Fully Ordered Pt3Co Intermetallic Nanoparticles Derived from MOFs for Oxygen Reduction in PEMFCS

Abstract

Proton exchange membrane fuel cells (PEMFCs) are considered to be a promising power source for electric vehicles and stationary residential applications. However, current PEMFCs have several problems that need to be overcome including high cost, insufficient power density, and poor performance durability. Current Pt-based cathodes for the oxygen reduction reaction (ORR) are primarily responsible for these issues. Development of advanced Pt-based catalysts are crucial for solving these problems in order for large-scale application of PEMFCs to be feasible. Recently, highly ordered PtM alloy catalysts have exhibited significantly enhanced activity and stability for the ORR in PEMFCs, which have attracted substantial attention. Based on our ongoing research projects [1-3], in this presentation, we introduced our recent progress to develop low-PGM catalysts with emphasis on the innovative synthesis methods of using pre-doped transition metals such as Co or Ni into metal–organic-framework (MOF)-derived carbon as the sources to prepare highly ordered PtM catalysts.
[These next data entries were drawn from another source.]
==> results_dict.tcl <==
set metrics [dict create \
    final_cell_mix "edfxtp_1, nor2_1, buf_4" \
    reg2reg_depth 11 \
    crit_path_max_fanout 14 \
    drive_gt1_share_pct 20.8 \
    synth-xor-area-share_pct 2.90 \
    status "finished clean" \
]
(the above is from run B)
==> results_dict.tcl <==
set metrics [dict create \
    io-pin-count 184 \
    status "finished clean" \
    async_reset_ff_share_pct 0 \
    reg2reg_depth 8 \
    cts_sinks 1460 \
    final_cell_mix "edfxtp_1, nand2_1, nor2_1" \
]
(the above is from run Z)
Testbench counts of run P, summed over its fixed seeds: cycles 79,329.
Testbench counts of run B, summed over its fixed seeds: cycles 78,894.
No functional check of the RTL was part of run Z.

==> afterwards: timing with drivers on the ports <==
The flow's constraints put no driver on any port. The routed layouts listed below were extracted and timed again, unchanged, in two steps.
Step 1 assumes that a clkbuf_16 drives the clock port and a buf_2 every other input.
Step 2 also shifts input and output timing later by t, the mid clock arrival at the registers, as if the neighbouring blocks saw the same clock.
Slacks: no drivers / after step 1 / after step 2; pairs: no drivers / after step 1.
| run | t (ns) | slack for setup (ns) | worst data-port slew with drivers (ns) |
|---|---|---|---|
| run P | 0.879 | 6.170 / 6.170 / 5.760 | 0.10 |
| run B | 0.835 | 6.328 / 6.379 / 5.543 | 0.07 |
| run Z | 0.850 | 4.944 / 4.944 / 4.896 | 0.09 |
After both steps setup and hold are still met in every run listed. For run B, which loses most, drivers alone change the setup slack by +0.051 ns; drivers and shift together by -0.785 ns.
Background: an optimization exercise with open tools, aiming at small area, a short achievable clock period and few clock cycles. Do not read the settings as production practice. RTL that was checked went through simulation tests only; none was proved equivalent to the original. Power figures rest on the tool's default switching activity, not on a simulated workload.

## R
// ice_rx
module ice_rx (
    input  wire        clk,
    input  wire        rst,
    input  wire        in_valid,
    input  wire [7:0]  in_data,
    output wire        in_ready,
    output reg         bit_valid,
    output reg         bit_data,
    output wire        pay_valid,
    output wire [7:0]  pay_data,
    output reg         res_valid,
    output wire [1:0]  res_tag,
    output wire [3:0]  res_code,
    output wire [16:0] res_count,
    output wire [7:0]  res_f0,
    output wire [7:0]  res_f1,
    output wire [7:0]  res_f2,
    output wire [7:0]  res_f3,
    output wire [7:0]  res_f4,
    output wire [7:0]  res_decl
);
For scale: about 760 cells after synthesis, about 130 flip-flops, roughly 95 I/O pins, roughly 7700 sq um of cells after synthesis.
make LEC_CHECK=0 CAP_MARGIN=20 CORE_MARGIN=2 CORE_UTILIZATION=40 PLACE_DENSITY=0.6 SETUP_SLACK_MARGIN=4.0 SLEW_MARGIN=20 finish   # period 6.5 ns
run.sh (not shown) runs the stock make flow with config.mk's settings and CLKGATE_MAP_FILE= SYNTH_SCRIPT=/design/flow/synth_recipe.tcl, a recipe that flattens the netlist after the stock synthesis.
R | status: complete | timing, DRC, antenna: pass
Edits applied to the flow inputs when going from R to Q:
# R
export LEC_CHECK = 0
export CAP_MARGIN = 20
export CORE_MARGIN = 2
export CORE_UTILIZATION = 40
export PLACE_DENSITY = 0.6
export SETUP_SLACK_MARGIN = 4.0
export SLEW_MARGIN = 20
create_clock -name core_clock -period 6.5 [get_ports {clk}]
# Q
export LEC_CHECK = 0
export ABC_CLOCK_PERIOD_IN_PS = 2500
export CAP_MARGIN = 20
export CORE_MARGIN = 2
export CORE_UTILIZATION = 40
export PLACE_DENSITY = 0.6
export SETUP_SLACK_MARGIN = 4.0
export SLEW_MARGIN = 20
create_clock -name core_clock -period 6.5 [get_ports {clk}]
Notes after the runs:
Number of cells on the worst hold path: Q vs R identical. On delay of the slowest critical-path stage, Q and R are basically level. Antenna diode count came out exactly the same in Q and R. Worst slack at placement: Q vs R identical. As far as average routed wire per standard cell is concerned, R and Q perform about the same. Q -> R: highest attainable clock frequency delta 0, exact match. Worst setup slack across Q and R: no real change. Number of distinct library cells after synthesis came out exactly the same in Q and R.
Function was not checked in any run of this note: the RTL went through the layout flow alone.

* * *

Setup of rev 12:
The RTL this note starts from:
==> flow/design.v <==
module ice_rx (
    input  wire        clk,
    input  wire        rst,
    input  wire        in_valid,
    input  wire [7:0]  in_data,
    output wire        in_ready,
    output reg         bit_valid,
    output reg         bit_data,
    output wire        pay_valid,
    output wire [7:0]  pay_data,
    output reg         res_valid,
    output wire [1:0]  res_tag,
    output wire [3:0]  res_code,
    output wire [16:0] res_count,
    output wire [7:0]  res_f0,
    output wire [7:0]  res_f1,
    output wire [7:0]  res_f2,
    output wire [7:0]  res_f3,
    output wire [7:0]  res_f4,
    output wire [7:0]  res_decl
);
    localparam [1:0] TAG_UNREC = 2'd0, TAG_GOC = 2'd1, TAG_EIN = 2'd2, TAG_MBUS = 2'd3;
    localparam [1:0] P_IDLE = 2'd0, P_LEN_HI = 2'd1, P_LEN_LO = 2'd2, P_BODY = 2'd3;
    function [15:0] crc16_byte;
        input [15:0] c;
        input [7:0]  b;
        integer i;
        reg [15:0] x;
        begin
            x = c ^ {b, 8'h00};
            for (i = 0; i < 8; i = i + 1)
                x = x[15] ? ({x[14:0], 1'b0} ^ 16'h1021) : {x[14:0], 1'b0};
            crc16_byte = x;
        end
    endfunction
    assign in_ready = 1'b1;
    reg        v_q;
    reg [7:0]  d_q;
    reg        ws_q, wl_q, wst_q, wsp_q;    
    reg [1:0]  phase;
    reg [1:0]  chan;
    reg [15:0] r;            
    reg [16:0] c;            
    reg [7:0]  hdr0, hdr1, hdr2, hdr3, hdr4, decl;
    reg [15:0] ck;           
    reg [3:0]  code;         
    reg        last;         
    reg        pv;           
    reg        ng;           
    reg        eok;          
    reg        fst;          
    reg        hz;           
    reg        done;         
    assign res_tag   = chan;
    assign res_code  = code;
    assign res_count = c;
    assign res_f0    = hdr0;
    assign res_f1    = hdr1;
    assign res_f2    = hdr2;
    assign res_f3    = hdr3;
    assign res_f4    = hdr4;
    assign res_decl  = decl;
    assign pay_data  = d_q;
    wire is_goc  = (chan == TAG_GOC);
    wire is_ein  = (chan == TAG_EIN);
    wire is_mbus = (chan == TAG_MBUS);
    wire r_hi0   = (r[15:2] == 14'd0);
    wire r_is2   = r_hi0 & (r[1:0] == 2'd2);
    wire u       = &c[16:3];
    wire [2:0] cl = c[2:0];
    assign pay_valid = v_q & pv;
    wire pv_n = (is_ein  & ~r_is2 & (~c[16] | (u & cl == 3'd7))) |
                (is_mbus & ~r_hi0 & (~c[16] | (u & cl[2:1] == 2'b11)));
    wire [7:0] b = d_q;
    wire w_s  = hz & ws_q;
    wire w_l  = hz & wl_q;
    wire w_st = hz & wst_q;
    wire w_sp = hz & wsp_q;
    wire k_odd = c[0];
    wire      err = code[3] | code[2];
    reg       ev_err;
    reg [3:0] ev_code;
    reg       ev_bit;
    reg       ev_stop;
    always @(*) begin
        ev_err  = 1'b0;
        ev_code = 4'd0;
        ev_bit  = 1'b0;
        ev_stop = 1'b0;
        if (!eok) begin
            ev_err = 1'b1; ev_code = 4'd4;
        end else if (done) begin
            ev_err = 1'b1; ev_code = 4'd5;
        end else if (k_odd) begin
            if (!w_s) begin ev_err = 1'b1; ev_code = 4'd6; end
        end else if (!(w_s | w_l | w_st | w_sp)) begin
            ev_err = 1'b1; ev_code = 4'd6;
        end else if (fst) begin
            if (!w_st) begin ev_err = 1'b1; ev_code = 4'd8; end
        end else if (w_s | w_l) begin
            ev_bit = 1'b1;
        end else if (w_sp) begin
            ev_stop = 1'b1;
        end else begin
            ev_err = 1'b1; ev_code = 4'd8;
        end
    end
    wire        edge_byte = (r[1:0] == 2'd0);
    wire        word_end  = (r[1:0] == 2'd1);
    wire        z_q       = (b == 8'd0);
    wire        n_ng      = ng | (edge_byte & (b[7:1] != 7'd0));
    wire        n_err     = err | (word_end & ev_err);
    wire        n_done    = done | (word_end & ev_stop);
    wire [16:0] c_inc    = c + 17'd1;
    wire [16:0] l_p3     = {1'b0, hdr2, hdr1[7:2], 2'b11};    
    wire [12:0] nbits    = c[13:1] - 13'd1;
    wire        len_diff = (c[16:8] != 9'd0) | (c[7:0] != decl);
    wire [7:0]  sum_n    = ck[15:8] + b;
    wire [15:0] crc_n    = crc16_byte(ck, b);
    wire        ck_bad   = (b != ck[15:8]) | (ck[7:0] != 8'd0);
    wire [15:0] len      = {r[15:8], b};
    wire        short_e  = (len[15:2] == 14'd0);
    wire        short_m  = (len[15:3] == 13'd0);
    always @(posedge clk) begin
        v_q   <= in_valid & ~rst;
        d_q   <= in_data;
        ws_q  <= (in_data >= 8'd6)  & (in_data <= 8'd14);
        wl_q  <= (in_data >= 8'd26) & (in_data <= 8'd34);
        wst_q <= (in_data >= 8'd56) & (in_data <= 8'd64);
        wsp_q <= (in_data >= 8'd86) & (in_data <= 8'd94);
    end
    always @(posedge clk) begin
        begin
            res_valid <= 1'b0;
            bit_valid <= 1'b0;
            if (v_q) begin
                case (phase)
                P_IDLE: begin
                    hdr0 <= b;
                    if (b == 8'h47 || b == 8'h45 || b == 8'h4D) begin
                        chan  <= (b == 8'h47) ? TAG_GOC : (b == 8'h45) ? TAG_EIN : TAG_MBUS;
                        phase <= P_LEN_HI;
                    end else begin
                        chan      <= TAG_UNREC;
                        code      <= 4'd0;
                        c         <= 17'd1;
                        res_valid <= 1'b1;
                    end
                end
                P_LEN_HI: begin
                    r[15:8] <= b;
                    hdr2    <= b;
                    pv      <= 1'b0;
                    phase   <= P_LEN_LO;
                end
                P_LEN_LO: begin
                    r[7:0] <= b;
                    hdr1   <= b;
                    last   <= (len == 16'd1);
                    code   <= 4'd0;
                    done   <= 1'b0;
                    ck     <= is_ein ? 16'h0000 : 16'hFFFF;
                    case (chan)
                    TAG_GOC:  begin ng <= (b[1:0] != 2'd0); c <= (b[1:0] != 2'd0) ? 17'd4 : 17'd0; end
                    TAG_EIN:  begin ng <= short_e; c <= short_e ? 17'd1 : 17'h1FFFD; end
                    default:  begin ng <= short_m; c <= short_m ? 17'd1 : 17'h1FFF9; end
                    endcase
                    if (len == 16'd0) begin
                        phase     <= P_IDLE;
                        res_valid <= 1'b1;
                        c         <= 17'd0;
                        code      <= is_goc ? 4'd9 : 4'd1;
                    end else begin
                        phase <= P_BODY;
                    end
                end
                default: begin  
                    r    <= r - 16'd1;
                    last <= r_is2;
                    pv   <= pv_n & ~last;
                    ck   <= is_ein ? {sum_n, ck[7:0]} : crc_n;
                    if ((!is_goc || ng) && !last) c <= c_inc;
                    if (u) begin
                        if (is_ein) begin
                            if (cl == 3'd5) hdr0 <= b;
                            if (cl == 3'd6) hdr1 <= b;
                            if (cl == 3'd7) decl <= b;
                        end else begin
                            if (cl == 3'd1) hdr0 <= b;
                            if (cl == 3'd2) hdr1 <= b;
                            if (cl == 3'd3) hdr2 <= b;
                            if (cl == 3'd4) hdr3 <= b;
                            if (cl == 3'd5) hdr4 <= b;
                            if (cl == 3'd6) decl <= b;
                        end
                    end
                    if (is_goc) begin
                        ng <= n_ng;
                        if (edge_byte) begin
                            eok <= b[0] ^ c[0];
                            fst <= (c[13:0] == 14'd0);
                        end
                        if (r[1:0] == 2'd3) hz <= z_q;
                        if (r[1:0] == 2'd2) hz <= hz & z_q;
                        if (word_end) begin
                            if (!err) code <= ev_code;
                            done <= n_done;
                            if (!n_err) c <= c_inc;
                            if (!err && ev_bit) begin
                                bit_valid <= 1'b1;
                                bit_data  <= w_l;
                            end
                        end
                    end
                    if (last) begin
                        phase     <= P_IDLE;
                        res_valid <= 1'b1;
                        case (chan)
                        TAG_GOC: begin
                            if (n_ng) begin
                                chan <= TAG_UNREC;
                                c    <= (hdr1[1:0] != 2'd0) ? c : l_p3;
                                code <= 4'd0;
                            end else if (n_err) begin
                            end else if (!n_done) begin
                                code <= 4'd9;
                            end else begin
                                c    <= {4'd0, nbits};
                            end
                        end
                        default: begin
                            code <= 4'd0;
                            if (ng)            code <= 4'd1;
                            else if (len_diff) code <= 4'd2;
                            else if (ck_bad)   code <= 4'd3;
                        end
                        endcase
                    end
                end
                endcase
            end
        end
        if (rst) begin
            phase     <= P_IDLE;
            pv        <= 1'b0;
            res_valid <= 1'b0;
            bit_valid <= 1'b0;
        end
    end
endmodule
==> flow/config.mk <==
export PLATFORM = sky130hd
export DESIGN_NAME = ice_rx
export DESIGN_NICKNAME = ice_rx
export VERILOG_FILES = /design/flow/design.v
export SDC_FILE = /design/flow/constraint.sdc
export NUM_CORES = 4
export LEC_CHECK = 0
export ABC_AREA = 1
export CAP_MARGIN = 20
export CORE_MARGIN = 2
export CORE_UTILIZATION = 60
export GPL_ROUTABILITY_DRIVEN = 0
export PLACE_DENSITY = 0.7
export SETUP_SLACK_MARGIN = 4.0
export SLEW_MARGIN = 20
==> flow/constraint.sdc <==
create_clock -name core_clock -period 6.5 [get_ports {clk}]
set_input_delay 1.3000 -clock core_clock [delete_from_list [all_inputs] [get_ports {clk}]]
set_output_delay 1.3000 -clock core_clock [all_outputs]
set_load 0.01 [all_outputs]
standard.sh (not shown) runs the stock make flow with config.mk's settings and CLKGATE_MAP_FILE= SYNTH_SCRIPT=/design/flow/synth_recipe.tcl, a recipe that flattens the netlist after the stock synthesis.
==> flow/flow/run.sh <==
#!/bin/bash
set -euo pipefail
bash standard.sh \
  "BUFFER_PORTS_ARGS=-buffer_cell sky130_fd_sc_hd__buf_1" \
  "MATCH_CELL_FOOTPRINT=0" \
  "CTS_ARGS=-sink_clustering_enable -repair_clock_nets -dont_use_dummy_load -sink_clustering_size 30 -sink_clustering_max_diameter 60 -buf_list sky130_fd_sc_hd__clkbuf_8" \
  finish > standard.log 2>&1
Testbench counts of rev 12, summed over its fixed seeds: cycles 66,736.
## Diff of input files: rev 13 against rev 12
- removing ABC_AREA (formerly 1)
- removing GPL_ROUTABILITY_DRIVEN (formerly 0)
==> flow/flow/run.sh <==
#!/bin/bash
set -euo pipefail
bash standard.sh \
  "BUFFER_PORTS_ARGS=-buffer_cell sky130_fd_sc_hd__buf_1" \
  "MATCH_CELL_FOOTPRINT=0" \
  "CTS_ARGS=-sink_clustering_enable -repair_clock_nets -dont_use_dummy_load -sink_clustering_size 30 -sink_clustering_max_diameter 60 -buf_list sky130_fd_sc_hd__clkbuf_4 -root_buf sky130_fd_sc_hd__clkbuf_16" \
  finish > standard.log 2>&1
## What came out
Result: PASS for each of rev 12 and rev 13. Cmp rev 12 and rev 13 / worst-margin pin slew / lower: rev 12. Looking at sequential portion of the cell area, rev 13 sits 3.8 points above rev 12. Against rev 12, wire length in rev 13 came out better. Side by side, final cycle utilization of the critical path turned out higher in rev 13 than in rev 12. The power share of the combinational group reported for rev 13 is smaller than that of rev 12 by 0.6 points. Summary: reported net switching power, rev 13 better than rev 12. Power share of the clock group, rev 12 and rev 13: smaller value in rev 13. Compared with rev 12, rev 13 shows a final cell count without fillers that is 305 lower. Summary: minimum clock period, rev 13 worse than rev 12. Compared with rev 12, rev 13 shows a lower cell internal power dissipation.

[port drivers added, routing unchanged]
In the flow no input, the clock included, has a driving cell. The finished layouts below were timed again as built, in two steps.
Step 1: set_driving_cell puts a clkbuf_16 on clk and a buf_2 on each other input, an assumption about the parent block.
Step 2 moves the port delays by t, midway between the first and last clock arrival at a register: inputs arrive t later, outputs are due t later. That takes back most of the time a late clock gives input paths.
a / b / c = ideal / step 1 / step 2; a / b = the first two.
run | t (ns) | setup WS [ns] | clock arrival spread, ns | slew at the worst register clock pin (ns)
R | 0.479 | 3.777 / 3.777 / 3.618 | 0.011 / 0.011 | 0.07 / 0.07
Q | 0.479 | 3.777 / 3.777 / 3.618 | 0.011 / 0.011 | 0.07 / 0.07
rev 12 | 0.480 | 4.035 / 3.993 / 4.063 | 0.029 / 0.028 | 0.08 / 0.08
rev 13 | 0.397 | 3.989 / 3.989 / 3.988 | 0.044 / 0.044 | 0.12 / 0.12
After both steps setup and hold are still met in every run listed.
Background: an optimization exercise with open tools, aiming at small area, a short achievable clock period and few clock cycles. Do not read the settings as production practice.
No functional check of the RTL was part of any run shown here.
Power and IR drop assume default switching activity.

===== flow/run.sh =====
#!/bin/bash
# Layout: the standard ORFS flow on the design's SDC, in three make calls.
#  - Synthesis is the standard one (synth_recipe.tcl: -nofsm -noshare, flatten, rename)
#    except that adders are left to ABC instead of being mapped to full/half-adder
#    cells (ADDER_MAP_FILE empty); the registers are the same.
#  - The timing repair after clock-tree synthesis is asked to leave more setup slack
#    than the design's period needs; placement and routing repairs keep their defaults.
# Every tool's log stays under orfs/logs; each make call's output goes to its own log.
set -euo pipefail
bash standard.sh ADDER_MAP_FILE= place > make_place.log 2>&1
bash standard.sh ADDER_MAP_FILE= SETUP_SLACK_MARGIN=12 cts > make_cts.log 2>&1
bash standard.sh ADDER_MAP_FILE= finish > make_finish.log 2>&1

===== standard.sh =====
#!/bin/bash
# synth_recipe.tcl (not shown) runs the flow's synth.tcl, then flattens the netlist and writes it again
# the make line also repeats each setting of config.mk as NAME=value (left out here)
make -C /OpenROAD-flow-scripts/flow DESIGN_CONFIG=/design/flow/config.mk WORK_HOME=/design/flow/orfs CLKGATE_MAP_FILE= SYNTH_SCRIPT=/design/flow/synth_recipe.tcl "${@:-finish}"

===== config.mk =====
export PLATFORM = sky130hd
export DESIGN_NAME = psg_voice
export DESIGN_NICKNAME = psg_voice
export VERILOG_FILES = /design/flow/design.v
export SDC_FILE = /design/flow/constraint.sdc
export NUM_CORES = 4
export LEC_CHECK = 0
export CAP_MARGIN = 20
export CORE_MARGIN = 2
export CORE_UTILIZATION = 40
export CTS_BUF_LIST = sky130_fd_sc_hd__clkbuf_8
export SLEW_MARGIN = 20

===== constraint.sdc =====
create_clock -name core_clock -period 18.0 [get_ports {clk}]
set_input_delay 3.6000 -clock core_clock [delete_from_list [all_inputs] [get_ports {clk}]]
set_output_delay 3.6000 -clock core_clock [all_outputs]
set_load 0.01 [all_outputs]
As an example, ordered Pt3Co intermetallic nanoparticles through a facile thermal treatment of Pt nanoparticles supported on Co-doped MOF-derived carbon. Atomically dispersed Co sites are originally embedded into MOF-derived carbon. Then we can accurately control the diffusion of Co into Pt crystals and form ordered Pt3Co structures. It is very crucial for the formation of the ordered Pt3Co to carefully control the doping content of Co into the MOFs and the heating temperatures for Co diffusion. The optimal Pt3Co nanoparticle catalyst has achieved significantly enhanced activity and stability. The highly ordered intermetallic structure was retained after the accelerated stress tests made evident by atomic-scale elemental mapping. Fuel cell tests further verified the high intrinsic activity of the ordered Pt3Co catalysts. The new synthesis approach provides an effective strategy to develop active and stable Pt alloy catalysts by leveraging the unique properties of MOFs such as 3D structures, high surface areas, and controlled nitrogen and transition metal dopings. This concept also provides a solution to take advantages of current atomically dispersed PGM-free catalyst to develop high-performance low-PGM cathode catalysts.